The Tattooed Poets Project: Rebecca Wolff

Like Brendan Constantine yesterday, Rebecca Wolff was a carryover poet from last year. That is, we couldn't quite coordinate getting a post together for the Tattooed Poets Project in 2009. Fortunately, we were able to get everything lined up this year.

Good things come to those who wait.

Rebecca sent us two tattoos. We'll let her describe them for us:

"I have seven tattoos, and the ankle is number 4. I got it in 1990, in a dock-side sailor-type tattoo parlor in Glasgow, Scotland, when I was about 22.

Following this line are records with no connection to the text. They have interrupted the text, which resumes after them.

[src/verilog/ahb_om_config.svh]
`ifndef AHB_OM_CONFIG_SVH
`define AHB_OM_CONFIG_SVH

// ----------------------------------------------------------------------
// Output stage bus widths
// ----------------------------------------------------------------------

`define AHB_ADDR_W    32          // HADDR width
`define AHB_DATA_W    32          // HWDATA width
`define AHB_MASTER_W  4           // HMASTER width

// ----------------------------------------------------------------------
// Bus matrix geometry
// ----------------------------------------------------------------------

// Input stages that can reach this slave
`define OM_NUM_PORTS  3

`endif

[src/verilog/ahb_om_pkg.sv]
`include "ahb_om_config.svh"

package ahb_om_pkg;

  // Input stage number, wide enough for every port
  typedef logic [$clog2(`OM_NUM_PORTS)-1:0] port_idx_t;

  typedef enum logic [1:0] {
    HTRANS_IDLE   = 2'b00,          // No transfer
    HTRANS_BUSY   = 2'b01,          // Burst paused
    HTRANS_NONSEQ = 2'b10,          // First beat
    HTRANS_SEQ    = 2'b11           // Burst continues
  } htrans_t;

  typedef enum logic [2:0] {
    HBURST_SINGLE = 3'b000,
    HBURST_INCR   = 3'b001,         // Undefined length
    HBURST_WRAP4  = 3'b010,
    HBURST_INCR4  = 3'b011,
    HBURST_WRAP8  = 3'b100,
    HBURST_INCR8  = 3'b101,
    HBURST_WRAP16 = 3'b110,
    HBURST_INCR16 = 3'b111
  } hburst_t;

  typedef struct packed {
    logic                     sel;       // HSEL for this slave
    logic [`AHB_ADDR_W-1:0]   addr;      // HADDR
    htrans_t                  trans;     // HTRANS
    logic                     write;     // HWRITE
    logic [2:0]               size;      // HSIZE
    hburst_t                  burst;     // HBURST
    logic [3:0]               prot;      // HPROT
    logic [`AHB_MASTER_W-1:0] master;    // HMASTER
    logic                     mastlock;  // HMASTLOCK
  } addr_phase_t;

  typedef struct packed {
    logic [`AHB_DATA_W-1:0]   wdata;     // HWDATA
  } data_phase_t;

endpackage

[src/verilog/ahb_output_stage.sv]
`timescale 1ns/1ps
`include "ahb_om_config.svh"

module ahb_output_stage (
  input  logic                     HCLK,             // AHB clock
  input  logic                     HRESETn,          // Sync reset, active low
  // Input stage 0
  input  logic                     i_sel_op0,
  input  logic [`AHB_ADDR_W-1:0]   i_addr_op0,
  input  logic [1:0]               i_trans_op0,
  input  logic                     i_write_op0,
  input  logic [2:0]               i_size_op0,
  input  logic [2:0]               i_burst_op0,
  input  logic [3:0]               i_prot_op0,
  input  logic [`AHB_MASTER_W-1:0] i_master_op0,
  input  logic                     i_mastlock_op0,
  input  logic [`AHB_DATA_W-1:0]   i_wdata_op0,
  input  logic                     i_held_tran_op0,  // Transfer pending
  // Input stage 1
  input  logic                     i_sel_op1,
  input  logic [`AHB_ADDR_W-1:0]   i_addr_op1,
  input  logic [1:0]               i_trans_op1,
  input  logic                     i_write_op1,
  input  logic [2:0]               i_size_op1,
  input  logic [2:0]               i_burst_op1,
  input  logic [3:0]               i_prot_op1,
  input  logic [`AHB_MASTER_W-1:0] i_master_op1,
  input  logic                     i_mastlock_op1,
  input  logic [`AHB_DATA_W-1:0]   i_wdata_op1,
  input  logic                     i_held_tran_op1,
  // Input stage 2
  input  logic                     i_sel_op2,
  input  logic [`AHB_ADDR_W-1:0]   i_addr_op2,
  input  logic [1:0]               i_trans_op2,
  input  logic                     i_write_op2,
  input  logic [2:0]               i_size_op2,
  input  logic [2:0]               i_burst_op2,
  input  logic [3:0]               i_prot_op2,
  input  logic [`AHB_MASTER_W-1:0] i_master_op2,
  input  logic                     i_mastlock_op2,
  input  logic [`AHB_DATA_W-1:0]   i_wdata_op2,
  input  logic                     i_held_tran_op2,
  input  logic                     i_hreadyoutm,     // Slave HREADYOUT
  // Grant indication back to input stages
  output logic                     o_active_op0,
  output logic                     o_active_op1,
  output logic                     o_active_op2,
  // Shared slave
  output logic                     o_hselm,
  output logic [`AHB_ADDR_W-1:0]   o_haddrm,
  output logic [1:0]               o_htransm,
  output logic                     o_hwritem,
  output logic [2:0]               o_hsizem,
  output logic [2:0]               o_hburstm,
  output logic [3:0]               o_hprotm,
  output logic [`AHB_MASTER_W-1:0] o_hmasterm,
  output logic                     o_hmastlockm,
  output logic                     o_hreadymuxm,
  output logic [`AHB_DATA_W-1:0]   o_hwdatam
);

  ahb_om_pkg::addr_phase_t  addr_ph0, addr_ph1, addr_ph2;  // Per-port address phase
  ahb_om_pkg::data_phase_t  data_ph0, data_ph1, data_ph2;  // Per-port write data
  ahb_om_pkg::addr_phase_t  addr_m;                        // Routed address phase
  ahb_om_pkg::data_phase_t  wdata_m;                       // Routed write data
  ahb_om_pkg::port_idx_t    addr_in_port;
  logic                     no_port;
  logic                     hreadymux;
  logic [`OM_NUM_PORTS-1:0] req;

  // ----------------------------------------------------------------------
  // Payload packing
  // ----------------------------------------------------------------------

  assign addr_ph0 = '{sel: i_sel_op0, addr: i_addr_op0,
                      trans: ahb_om_pkg::htrans_t'(i_trans_op0), write: i_write_op0,
                      size: i_size_op0, burst: ahb_om_pkg::hburst_t'(i_burst_op0),
                      prot: i_prot_op0, master: i_master_op0, mastlock: i_mastlock_op0};
  assign addr_ph1 = '{sel: i_sel_op1, addr: i_addr_op1,
                      trans: ahb_om_pkg::htrans_t'(i_trans_op1), write: i_write_op1,
                      size: i_size_op1, burst: ahb_om_pkg::hburst_t'(i_burst_op1),
                      prot: i_prot_op1, master: i_master_op1, mastlock: i_mastlock_op1};
  assign addr_ph2 = '{sel: i_sel_op2, addr: i_addr_op2,
                      trans: ahb_om_pkg::htrans_t'(i_trans_op2), write: i_write_op2,
                      size: i_size_op2, burst: ahb_om_pkg::hburst_t'(i_burst_op2),
                      prot: i_prot_op2, master: i_master_op2, mastlock: i_mastlock_op2};

  assign data_ph0 = '{wdata: i_wdata_op0};
  assign data_ph1 = '{wdata: i_wdata_op1};
  assign data_ph2 = '{wdata: i_wdata_op2};

  // Request needs both a pending transfer and this slave selected
  assign req = {i_held_tran_op2 & i_sel_op2,
                i_held_tran_op1 & i_sel_op1,
                i_held_tran_op0 & i_sel_op0};

  // ----------------------------------------------------------------------
  // Arbitration and routing
  // ----------------------------------------------------------------------

  output_arbiter u_output_arb (
    .HCLK           (HCLK),
    .HRESETn        (HRESETn),
    .i_req          (req),
    .i_hready       (hreadymux),
    .i_sel_m        (addr_m.sel),
    .i_trans_m      (addr_m.trans),
    .i_mastlock_m   (addr_m.mastlock),
    .o_addr_in_port (addr_in_port),
    .o_no_port      (no_port)
  );

  port_mux #(
    .payload_t (ahb_om_pkg::addr_phase_t)
  ) u_addr_mux (
    .i_in0  (addr_ph0),
    .i_in1  (addr_ph1),
    .i_in2  (addr_ph2),
    .i_port (addr_in_port),
    .i_en   (~no_port),          // IDLE and deselected with no grant
    .o_out  (addr_m)
  );

  data_phase_ctrl u_data_ctrl (
    .HCLK           (HCLK),
    .HRESETn        (HRESETn),
    .i_addr_in_port (addr_in_port),
    .i_sel_m        (addr_m.sel),
    .i_hreadyoutm   (i_hreadyoutm),
    .i_wdata0       (data_ph0),
    .i_wdata1       (data_ph1),
    .i_wdata2       (data_ph2),
    .o_hreadymux    (hreadymux),
    .o_wdata        (wdata_m)
  );

  // Slave side
  assign o_hselm      = addr_m.sel;
  assign o_haddrm     = addr_m.addr;
  assign o_htransm    = addr_m.trans;
  assign o_hwritem    = addr_m.write;
  assign o_hsizem     = addr_m.size;
  assign o_hburstm    = addr_m.burst;
  assign o_hprotm     = addr_m.prot;
  assign o_hmasterm   = addr_m.master;
  assign o_hmastlockm = addr_m.mastlock;
  assign o_hreadymuxm = hreadymux;
  assign o_hwdatam    = wdata_m.wdata;

  // Active flags decoded from the grant
  always_comb
  begin : p_active_dec
    o_active_op0 = 1'b0;
    o_active_op1 = 1'b0;
    o_active_op2 = 1'b0;
    if (!no_port)
    begin
      case (addr_in_port)
        ahb_om_pkg::port_idx_t'(0) : o_active_op0 = 1'b1;
        ahb_om_pkg::port_idx_t'(1) : o_active_op1 = 1'b1;
        ahb_om_pkg::port_idx_t'(2) : o_active_op2 = 1'b1;
        default : o_active_op0 = 1'b0;  // Never granted
      endcase
    end
  end

endmodule

[src/verilog/data_phase_ctrl.sv]
`timescale 1ns/1ps

module data_phase_ctrl (
  input  logic                    HCLK,            // AHB clock
  input  logic                    HRESETn,         // Sync reset, active low
  input  ahb_om_pkg::port_idx_t   i_addr_in_port,  // Address phase owner
  input  logic                    i_sel_m,         // Selected HSEL
  input  logic                    i_hreadyoutm,    // Slave HREADYOUT
  input  ahb_om_pkg::data_phase_t i_wdata0,        // Port 0 write data
  input  ahb_om_pkg::data_phase_t i_wdata1,        // Port 1 write data
  input  ahb_om_pkg::data_phase_t i_wdata2,        // Port 2 write data
  output logic                    o_hreadymux,     // HREADYMUXM
  output ahb_om_pkg::data_phase_t o_wdata          // HWDATAM payload
);

  ahb_om_pkg::port_idx_t data_in_port;   // Data phase owner
  logic                  slave_sel;      // Slave in data phase
  logic                  hreadymux;

  // ----------------------------------------------------------------------
  // Data phase registers
  // ----------------------------------------------------------------------

  always_ff @(posedge HCLK)
  begin : p_data_reg
    if (!HRESETn)
    begin
      data_in_port <= '0;
      slave_sel    <= 1'b0;
    end
    else if (hreadymux)
    begin
      data_in_port <= i_addr_in_port;  // Address phase moves to data phase
      slave_sel    <= i_sel_m;
    end
  end

  // Slave drives ready only when it owns the data phase
  assign hreadymux = slave_sel ? i_hreadyoutm : 1'b1;

  // Write data follows the data phase owner
  port_mux #(
    .payload_t (ahb_om_pkg::data_phase_t)
  ) u_data_mux (
    .i_in0  (i_wdata0),
    .i_in1  (i_wdata1),
    .i_in2  (i_wdata2),
    .i_port (data_in_port),
    .i_en   (1'b1),                    // Always routed
    .o_out  (o_wdata)
  );

  assign o_hreadymux = hreadymux;

endmodule

[src/verilog/output_arbiter.sv]
`timescale 1ns/1ps
`include "ahb_om_config.svh"

module output_arbiter (
  input  logic                       HCLK,            // AHB clock
  input  logic                       HRESETn,         // Sync reset, active low
  input  logic [`OM_NUM_PORTS-1:0]   i_req,           // Held transfer and select
  input  logic                       i_hready,        // HREADYMUXM feedback
  input  logic                       i_sel_m,         // Selected HSEL
  input  ahb_om_pkg::htrans_t        i_trans_m,       // Selected HTRANS
  input  logic                       i_mastlock_m,    // Selected HMASTLOCK
  output ahb_om_pkg::port_idx_t      o_addr_in_port,  // Granted address port
  output logic                       o_no_port        // Nothing granted
);

  // ----------------------------------------------------------------------
  // State and next-state signals
  // ----------------------------------------------------------------------

  ahb_om_pkg::port_idx_t addr_in_port;     // Current grant
  ahb_om_pkg::port_idx_t rr_ptr;           // Last port granted
  ahb_om_pkg::port_idx_t rr_pick;          // Next requester after rr_ptr
  ahb_om_pkg::port_idx_t next_port;        // Grant for next address phase
  logic                  no_port;          // Idle grant
  logic                  next_no_port;
  logic                  hsel_lock;        // Locked sequence under way
  logic                  next_hsel_lock;
  logic                  lock_arb;         // HMASTLOCK masked by select
  logic                  burst_cont;       // BUSY or SEQ beat
  logic                  active_beat;      // NONSEQ or SEQ beat
  logic                  hold_grant;       // Keep current port
  logic                  any_req;          // Some port wants the slave

  // ----------------------------------------------------------------------
  // Hold conditions
  // ----------------------------------------------------------------------

  assign burst_cont  = (i_trans_m == ahb_om_pkg::HTRANS_BUSY) |
                       (i_trans_m == ahb_om_pkg::HTRANS_SEQ);      // Mid burst
  assign active_beat = (i_trans_m == ahb_om_pkg::HTRANS_NONSEQ) |
                       (i_trans_m == ahb_om_pkg::HTRANS_SEQ);      // Real transfer

  // Lock still counts while the master briefly addresses another slave
  assign lock_arb = i_mastlock_m & (i_sel_m | hsel_lock);

  // A lock keeps the slave even when the port stops requesting here
  assign hold_grant = ~no_port & (lock_arb | (i_req[addr_in_port] & burst_cont));

  assign any_req = |i_req;

  // Locked-sequence tracking
  assign next_hsel_lock = (i_sel_m & active_beat & i_mastlock_m) ? 1'b1 :  // Lock begins
                          (~i_mastlock_m)                       ? 1'b0 :  // Lock ends
                          hsel_lock;                                      // Unchanged

  // ----------------------------------------------------------------------
  // Round-robin search
  // ----------------------------------------------------------------------

  always_comb
  begin : p_rr_pick
    int idx;                                       // Candidate port number
    rr_pick = rr_ptr;                              // No requester found
    // Walk backwards so the nearest port after rr_ptr wins
    for (int step = `OM_NUM_PORTS; step >= 1; step--)
    begin
      idx = (int'(rr_ptr) + step) % `OM_NUM_PORTS; // Wraps from 2 to 0
      if (i_req[idx])
        rr_pick = ahb_om_pkg::port_idx_t'(idx);
    end
  end

  always_comb
  begin : p_next_grant
    if (hold_grant)
    begin
      next_port    = addr_in_port;                 // Burst or lock continues
      next_no_port = 1'b0;
    end
    else if (any_req)
    begin
      next_port    = rr_pick;                      // Hand over to next requester
      next_no_port = 1'b0;
    end
    else
    begin
      next_port    = addr_in_port;                 // Keep last port number
      next_no_port = 1'b1;
    end
  end

  // ----------------------------------------------------------------------
  // Grant registers, updated on HREADY edges only
  // ----------------------------------------------------------------------

  always_ff @(posedge HCLK)
  begin : p_grant_reg
    if (!HRESETn)
    begin
      addr_in_port <= '0;
      no_port      <= 1'b1;                                     // Idle out of reset
      rr_ptr       <= ahb_om_pkg::port_idx_t'(`OM_NUM_PORTS - 1); // Port 0 first
      hsel_lock    <= 1'b0;
    end
    else if (i_hready)
    begin
      addr_in_port <= next_port;
      no_port      <= next_no_port;
      hsel_lock    <= next_hsel_lock;
      if (!next_no_port)
        rr_ptr <= next_port;                                    // Remember last grant
    end
  end

  assign o_addr_in_port = addr_in_port;
  assign o_no_port      = no_port;

endmodule

[src/verilog/port_mux.sv]
`timescale 1ns/1ps

module port_mux #(
  parameter type payload_t = logic         // Payload routed from a port
) (
  input  payload_t              i_in0,     // Port 0 payload
  input  payload_t              i_in1,     // Port 1 payload
  input  payload_t              i_in2,     // Port 2 payload
  input  ahb_om_pkg::port_idx_t i_port,    // Chosen port
  input  logic                  i_en,      // Selection valid
  output payload_t              o_out      // Routed payload
);

  // ----------------------------------------------------------------------
  // Payload selection
  // ----------------------------------------------------------------------

  always_comb
  begin : p_sel
    o_out = '0;                            // Quiet bus by default
    if (i_en)
    begin
      case (i_port)
        ahb_om_pkg::port_idx_t'(0) :
          o_out = i_in0;                   // Input stage 0
        ahb_om_pkg::port_idx_t'(1) :
          o_out = i_in1;                   // Input stage 1
        ahb_om_pkg::port_idx_t'(2) :
          o_out = i_in2;                   // Input stage 2
        default :
          o_out = '0;                      // Unused code
      endcase
    end
  end

endmodule
[config.mk]
export PLATFORM = sky130hd
export DESIGN_NAME = ahb_output_stage
export DESIGN_NICKNAME = d
export VERILOG_FILES = /design/src/verilog/ahb_om_pkg.sv /design/src/verilog/ahb_output_stage.sv /design/src/verilog/data_phase_ctrl.sv /design/src/verilog/output_arbiter.sv /design/src/verilog/port_mux.sv
export VERILOG_INCLUDE_DIRS = /design/src /design/src/verilog
export SDC_FILE = /design/constraint.sdc
export NUM_CORES = 1
export LEC_CHECK = 0
export ABC_AREA = 1
export BUFFER_PORTS_ARGS = -buffer_cell sky130_fd_sc_hd__buf_2
export CORE_AREA = 2 2 131 133
export CTS_CLUSTER_SIZE = 10
export DETAILED_ROUTE_END_ITERATION = 7
export DIE_AREA = 0 0 133 135
export PLACE_DENSITY_LB_ADDON = 0.25
export SYNTH_ARGS = -nofsm -noshare
export SYNTH_HDL_FRONTEND = slang
export SYNTH_SLANG_ARGS = --single-unit
[constraint.sdc]
create_clock -name HCLK -period 1.65 [get_ports HCLK]
set_input_delay 0.33 -clock HCLK [delete_from_list [all_inputs] [get_ports HCLK]]
set_output_delay 0.33 -clock HCLK [all_outputs]
set_load 0.01 [all_outputs]
Word-level counts from Yosys, hierarchy flattened
Index checks and enable logic that the tools add are counted.
{"block": "op_classes", "addsub": 3, "n_div": 3, "n_lt_le_gt_ge": 4, "eq_ne": 8, "n_mux": 30, "n_bitwise": 14, "n_reduce_logical": 5}
{"op": "$pmux 51 s3", "count": 1}
{"op": "$lt 32x4->1 const B", "count": 3}
{"op": "$mod 32x3->32 const B", "count": 3}
{"op": "$pmux 32 s3", "count": 1}
{"op": "$mux 51", "count": 1}
{"op": "$mux 1", "count": 18}
{"op": "$mux 2", "count": 5}
{"op": "$and 1x1->1", "count": 8}
{"op": "$bmux 1 s2", "count": 4}
{"op": "$eq 2x2->1 const B", "count": 4}
{"op": "$add 2x2->3 const B", "count": 2}
{"op": "$eq 2x1->1 const B", "count": 3}
{"op": "$logic_not 2->1", "count": 2}
{"op": "$or 1x1->1", "count": 4}
{"op": "$reduce_and 2->1", "count": 2}
{"op": "$add 2x1->3 const B", "count": 1}
{"op": "$lt 2x3->1 const B", "count": 1}
{"op": "$reduce_or 3->1", "count": 1}
{"op": "$ne 2x1->1 const B", "count": 1}
{"op": "$not 1->1", "count": 2}
{"block": "totals", "ff_bits": 9, "word_cells": 73}

Logic depth before layout (Yosys ltp)
Gate-level depths: netlist of run 1.
{"block": "logic_depth", "word_depth": 11, "mapped_depth": 13, "ltp_nobuf": 13}

Hierarchy
Synthesis of run 1 repeated with hierarchy kept, for this count alone.
{"block": "hier_totals", "cells_unflattened": 684, "hier_area_um2": 3369.5}
{"module": "port_mux (u_addr_mux)", "instances": 1, "cells_per_inst": 342, "area_each_um2": 1642.8, "seq_area_each_um2": 0.0}
{"module": "port_mux (u_data_ctrl.u_data_mux)", "instances": 1, "cells_per_inst": 215, "area_each_um2": 1011.0, "seq_area_each_um2": 0.0}
{"module": "output_arbiter", "instances": 1, "cells_per_inst": 92, "area_each_um2": 530.5, "seq_area_each_um2": 120.1}
{"module": "data_phase_ctrl", "instances": 1, "cells_per_inst": 21, "area_each_um2": 132.6, "seq_area_each_um2": 60.1}
{"module": "ahb_output_stage", "instances": 1, "cells_per_inst": 14, "area_each_um2": 52.6, "seq_area_each_um2": 0.0}

Worst setup path after synthesis of run 1
OpenSTA, ideal clock, no wires.
{"block": "synth_path", "path_kind": "register to output", "from": "register u_data_ctrl.data_in_port[0]", "to": "output o_hwdatam[0]", "t_arrival_ns": 1.298, "setup_slack_ns": 0.022, "stages_incl_launch_ff": 6, "path_cell_list": "dfxtp_1 > clkbuf_1 > or2_2 > clkbuf_1 > clkbuf_1 > o211ai_1"}
{"block": "synth_between", "elab_chain_cells": 2, "elab_cells_between_ends": 4}
{"element": "start: declaration", "line": "data_phase_ctrl.sv:16", "rtl": "ahb_om_pkg::port_idx_t data_in_port;"}
{"element": "start signal: assignment", "line": "data_phase_ctrl.sv:33", "rtl": "data_in_port <= i_addr_in_port;"}
{"element": "$eq 2x2->1 (tied with other cells)", "line": "port_mux.sv:23", "rtl": "case (i_port)"}
{"element": "$pmux 32 s3 (*)", "line": "port_mux.sv:23"}
{"element": "end: declaration", "line": "ahb_output_stage.sv:59", "rtl": "output logic [`AHB_DATA_W-1:0] o_hwdatam"}
Mark *: on every way between the ends. The rest lies on a longest branch, timed or not.

Final worst setup path of run 1
{"block": "layout_path", "from": "register u_output_arb.addr_in_port[0], in the netlist u_output_arb.o_addr_in_port[0]", "to": "output o_haddrm[7]"}
{"block": "layout_between", "elab_chain_cells": 3, "elab_cells_between_ends": 5}
{"element": "start: declaration", "line": "output_arbiter.sv:20", "rtl": "ahb_om_pkg::port_idx_t addr_in_port;"}
{"element": "start signal: assignment", "line": "output_arbiter.sv:107", "rtl": "addr_in_port <= next_port;"}
{"element": "$eq 2x2->1 (tied with other cells)", "line": "port_mux.sv:23"}
{"element": "$pmux 51 s3 (*)", "line": "port_mux.sv:23"}
{"element": "$mux 51 (*)", "line": "port_mux.sv:21", "rtl": "if (i_en)"}
{"element": "end: declaration", "line": "ahb_output_stage.sv:50", "rtl": "output logic [`AHB_ADDR_W-1:0] o_haddrm,"}
Marks and branches as above.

The artist was kind of a big lug, and none too bright, and at a certain point in the tattoo (I had my eyes closed) he said, "Uh, did you want the Z and the A to meet?" and I was like, "Yeah," and he was like, "Uh oh," so if you look closely at the latter end of the alphabet (right around the STUV) you'll notice it kind of gets all squinched up, and then the WXYZ is kind of all spread out so as to make it all the way around.

The wild rose on my side is what I still believe to be my final tattoo, though I find myself craving sleeves often.


I got it when I was about 31, in about 1999, and it's the only really super figurative tattoo I have. The others are all kind of ironic symbols of symbolism. So the idea was to jump into full-color symbolism and then leave it at that, and that's what I've done.


This one was done at a place on Canal Street in NYC by a young Japanese artists whose name I never really caught."
Be sure to head over to BillyBlog to read a poem Rebecca selected just for us!

Rebecca Wolff is the author of three books of poems: Manderley, Figment, and The King. Her novel The Beginners is coming out in 2011 from Riverhead Books. She is the editor and publisher of Fence and Fence Books, and publisher of The Constant Critic. She lives in Athens, New York, with Ira Sher and Asher Wolff and Margot Sher.

Thanks to Rebecca for sharing her tattoos with us here on Tattoosday!